In this work we describe a set of extensions to MPLS RSVP-TE signaling required to support GoS over MPLS. This technique will allow to offer Guarantee of Service to privileged data flows [8], allowing discarded packets due to congestion to be locally recovered, avoiding in this way, as far as possible, end to end retransmissions requested by upper layers.

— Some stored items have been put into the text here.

## src/core/elj_pkg.sv

```systemverilog
// constants and register map of the effect loop/jump sequencer
// assumes a single 25 MHz clock and an Avalon-MM register master
//
// Overview of operation
// whole effect loops, continuous capped 64000, or counted
// earlier target: reaching source jumps back, span repeats
// loop repeats forever or count; then run past
// later target: reaching source skips forward, no loop
// three independent jumps, each loop or skip
// inner loop completes all repeats per outer pass
// contained loop counter reloads when outer jumps back
// overlapping loop counters keep exhausted state
// reverse running swaps every jump source and target
// each step compare time, decrement count, load target
package elj_pkg;
  localparam int TW = 16;
  localparam int NJ = 3;
  localparam logic [15:0] PASS_MAX = 16'hFA00;
  localparam logic [7:0] A_CTRL = 8'h00;
  localparam logic [7:0] A_END = 8'h04;
  localparam logic [7:0] A_WCNT = 8'h08;
  localparam logic [7:0] A_TIME = 8'h0C;
  localparam logic [7:0] A_STAT = 8'h10;
  localparam logic [7:0] A_JBASE = 8'h20;
  localparam logic [1:0] J_FROM = 2'h0;
  localparam logic [1:0] J_TO = 2'h1;
  localparam logic [1:0] J_CFG = 2'h2;
  localparam logic [1:0] J_REM = 2'h3;
  localparam int C_RUN = 0;
  localparam int C_REV = 1;
  localparam int C_WLOOP = 2;
  localparam int C_WCONT = 3;
  localparam int C_START = 4;
  localparam int G_EN = 16;
  localparam int G_CONT = 17;
  localparam logic [3:0] CTRL_RST = 4'h0;
  localparam logic [15:0] TIME_RST = 16'h0000;
endpackage

```

## src/core/elj_seq.sv

```systemverilog
// effect timeline sequencer with three programmable jumps/loops
// assumes i_step is an asynchronous timeline tick pin; registers over Avalon-MM
//
// Local design decisions: the register addresses and the Avalon-MM slave port.
`timescale 1ns/1ps
module elj_seq (
  input wire logic i_clk,
  input wire logic i_rst_n,
  input wire logic i_step,
  input wire logic [7:0] i_address,
  input wire logic i_read,
  input wire logic i_write,
  input wire logic [31:0] i_writedata,
  output logic [31:0] o_readdata,
  output logic o_waitrequest,
  output logic [15:0] o_time,
  output logic o_done
);
  logic [3:0] ctrl_q;
  logic [15:0] end_q, wcnt_q, pass_q, time_q;
  logic [15:0] from_q [elj_pkg::NJ];
  logic [15:0] to_q [elj_pkg::NJ];
  logic [15:0] rep_q [elj_pkg::NJ];
  logic [15:0] rem_q [elj_pkg::NJ];
  logic [elj_pkg::NJ-1:0] jen_q, jcont_q;
  logic done_q, wait_q, stp_m_q, stp_s_q, stp_d_q;
  logic [31:0] rd_d;
  logic wr_go, start, step_go, hit, lp, at_end, whole_ok;
  logic [1:0] hj;
  logic [15:0] tgt, start_t;
  logic rev;

  assign rev = ctrl_q[elj_pkg::C_REV];

  // source and target exchange roles when running in reverse
  function automatic logic [15:0] src(input int j);
    return rev ? to_q[j] : from_q[j];
  endfunction
  function automatic logic [15:0] dst(input int j);
    return rev ? from_q[j] : to_q[j];
  endfunction
  function automatic logic is_loop(input int j);
    return rev ? (dst(j) > src(j)) : (dst(j) < src(j));
  endfunction
  function automatic logic [15:0] lo(input int j);
    return (from_q[j] < to_q[j]) ? from_q[j] : to_q[j];
  endfunction
  function automatic logic [15:0] hi(input int j);
    return (from_q[j] < to_q[j]) ? to_q[j] : from_q[j];
  endfunction
  // j lies wholly inside k; staggered spans are not contained
  function automatic logic inside_of(input int j, input int k);
    return (j != k) && (lo(j) >= lo(k)) && (hi(j) <= hi(k));
  endfunction

  // step pin synchroniser; only the second stage feeds the edge detect
  always_ff @(posedge i_clk) begin
    if (!i_rst_n) begin
      stp_m_q <= 1'b0;
      stp_s_q <= 1'b0;
      stp_d_q <= 1'b0;
    end else begin
      stp_m_q <= i_step;
      stp_s_q <= stp_m_q;
      stp_d_q <= stp_s_q;
    end
  end

  assign wr_go = i_write && !wait_q;
  assign start = wr_go && (i_address == elj_pkg::A_CTRL) && i_writedata[elj_pkg::C_START];
  assign step_go = stp_s_q && !stp_d_q && ctrl_q[elj_pkg::C_RUN] && !done_q && !start;

  always_comb begin
    hit = 1'b0;
    hj = 2'h0;
    for (int j = elj_pkg::NJ - 1; j >= 0; j--) begin
      // lowest index wins when several sources coincide
      if (jen_q[j] && time_q == src(j) &&
          (!is_loop(j) || jcont_q[j] || rem_q[j] != 16'h0000)) begin
        hit = 1'b1; // see R5
        hj = j[1:0];
      end
    end
    // kept in the process: a continuous assign misses changes read inside functions
    tgt = dst(int'(hj));
    lp = is_loop(int'(hj));
  end
  assign start_t = rev ? end_q : 16'h0000;
  assign at_end = time_q == (rev ? 16'h0000 : end_q);
  assign whole_ok = ctrl_q[elj_pkg::C_WLOOP] &&
                    (ctrl_q[elj_pkg::C_WCONT] ? (pass_q < elj_pkg::PASS_MAX) : (pass_q < wcnt_q));

  // timeline position, pass count and done
  always_ff @(posedge i_clk) begin
    if (!i_rst_n) begin
      time_q <= elj_pkg::TIME_RST;
      pass_q <= 16'h0000;
      done_q <= 1'b0;
    end else if (start) begin
      time_q <= i_writedata[elj_pkg::C_REV] ? end_q : 16'h0000;
      pass_q <= 16'h0000;
      done_q <= 1'b0;
    end else if (step_go) begin
      if (hit) begin
        time_q <= tgt; // see R2 see R4
      end else if (at_end) begin
        if (whole_ok) begin
          time_q <= start_t;
          pass_q <= pass_q + 16'h0001;
        end else begin
          done_q <= 1'b1;
        end
      end else begin
        time_q <= rev ? time_q - 16'h0001 : time_q + 16'h0001;
      end
    end
  end

  // repeat counters
  always_ff @(posedge i_clk) begin
    if (!i_rst_n) begin
      for (int j = 0; j < elj_pkg::NJ; j++) begin
        rem_q[j] <= 16'h0000;
      end
    end else begin
      for (int j = 0; j < elj_pkg::NJ; j++) begin
        if (start || (wr_go && i_address == elj_pkg::A_JBASE + 8'(j * 16) + 8'h08)) begin
          rem_q[j] <= (start ? rep_q[j] : i_writedata[15:0]);
        end else if (step_go && hit) begin
          if (j == int'(hj) && lp && !jcont_q[j]) begin
            rem_q[j] <= rem_q[j] - 16'h0001; // see R3
          end else if (inside_of(j, int'(hj)) && lp) begin
            // outer loop goes round again: inner loop runs fully anew
            rem_q[j] <= rep_q[j]; // see R6
          end
          // overlapping spans fall through untouched, or they never end

        end else if (step_go && at_end && whole_ok) begin
          rem_q[j] <= rep_q[j];
        end
      end
    end
  end

  // software-written settings
  always_ff @(posedge i_clk) begin
    if (!i_rst_n) begin
      ctrl_q <= elj_pkg::CTRL_RST;
      end_q <= 16'h0000;
      wcnt_q <= 16'h0000;
      jen_q <= '0;
      jcont_q <= '0;
      for (int j = 0; j < elj_pkg::NJ; j++) begin
        from_q[j] <= 16'h0000;
        to_q[j] <= 16'h0000;
        rep_q[j] <= 16'h0000;
      end
    end else if (wr_go) begin
      case (i_address)
        elj_pkg::A_CTRL: ctrl_q <= i_writedata[3:0];
        elj_pkg::A_END: end_q <= i_writedata[15:0];
        elj_pkg::A_WCNT: wcnt_q <= i_writedata[15:0];
        default: begin
          for (int j = 0; j < elj_pkg::NJ; j++) begin
            if (i_address[7:4] == 4'(j + 2) && i_address[1:0] == 2'h0) begin
              case (i_address[3:2])
                elj_pkg::J_FROM: from_q[j] <= i_writedata[15:0];
                elj_pkg::J_TO: to_q[j] <= i_writedata[15:0];
                elj_pkg::J_CFG: begin
                  rep_q[j] <= i_writedata[15:0];
                  jen_q[j] <= i_writedata[elj_pkg::G_EN];
                  jcont_q[j] <= i_writedata[elj_pkg::G_CONT];
                end
                default: ;
              endcase
            end
          end
        end
      endcase
    end
  end

  // read mux; unmapped offsets read zero
  always_comb begin
    rd_d = 32'h0000_0000;
    case (i_address)
      elj_pkg::A_CTRL: rd_d = {28'h0, ctrl_q};
      elj_pkg::A_END: rd_d = {16'h0, end_q};
      elj_pkg::A_WCNT: rd_d = {16'h0, wcnt_q};
      elj_pkg::A_TIME: rd_d = {16'h0, time_q};
      elj_pkg::A_STAT: rd_d = {pass_q, 15'h0, done_q};
      default: begin
        for (int j = 0; j < elj_pkg::NJ; j++) begin
          if (i_address[7:4] == 4'(j + 2) && i_address[1:0] == 2'h0) begin
            case (i_address[3:2])
              elj_pkg::J_FROM: rd_d = {16'h0, from_q[j]};
              elj_pkg::J_TO: rd_d = {16'h0, to_q[j]};
              elj_pkg::J_CFG: rd_d = {14'h0, jcont_q[j], jen_q[j], rep_q[j]};
              default: rd_d = {16'h0, rem_q[j]};
            endcase
          end
        end
      end
    endcase
  end

  // one wait cycle per access; data registered alongside the release
  always_ff @(posedge i_clk) begin
    if (!i_rst_n) begin
      wait_q <= 1'b1;
      o_readdata <= 32'h0000_0000;
    end else begin
      wait_q <= !((i_read || i_write) && wait_q);
      if (i_read && wait_q) begin
        o_readdata <= rd_d;
      end
    end
  end

  assign o_waitrequest = wait_q;
  assign o_time = time_q;
  assign o_done = done_q;
endmodule

```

Following section shows what is GoS and how it can be applied to privileged flows in an MPLS domain. In the third section we study the RSVP-TE extensions to transport GoS information through a MPLS domain. In fourth section an analysis of the proposal is shown and finally this article concludes indicating the contributions of the research.
II. GOS OVER MPLS
The GoS capacities for a MPLS privileged data flow is the capacity of a particular node to local recovering of discarded packets belonging to the data flow. This work proposes up to four GoS levels (see Table I), codified with two bits; so each packet can be marked with this information throughout all the route. A greater GoS level implies a greater probability that a packet can be found in the GoS buffer of any node it has been passing through. Thus the need of end to end retransmissions is avoided, recovering lost data in a much rather local environment.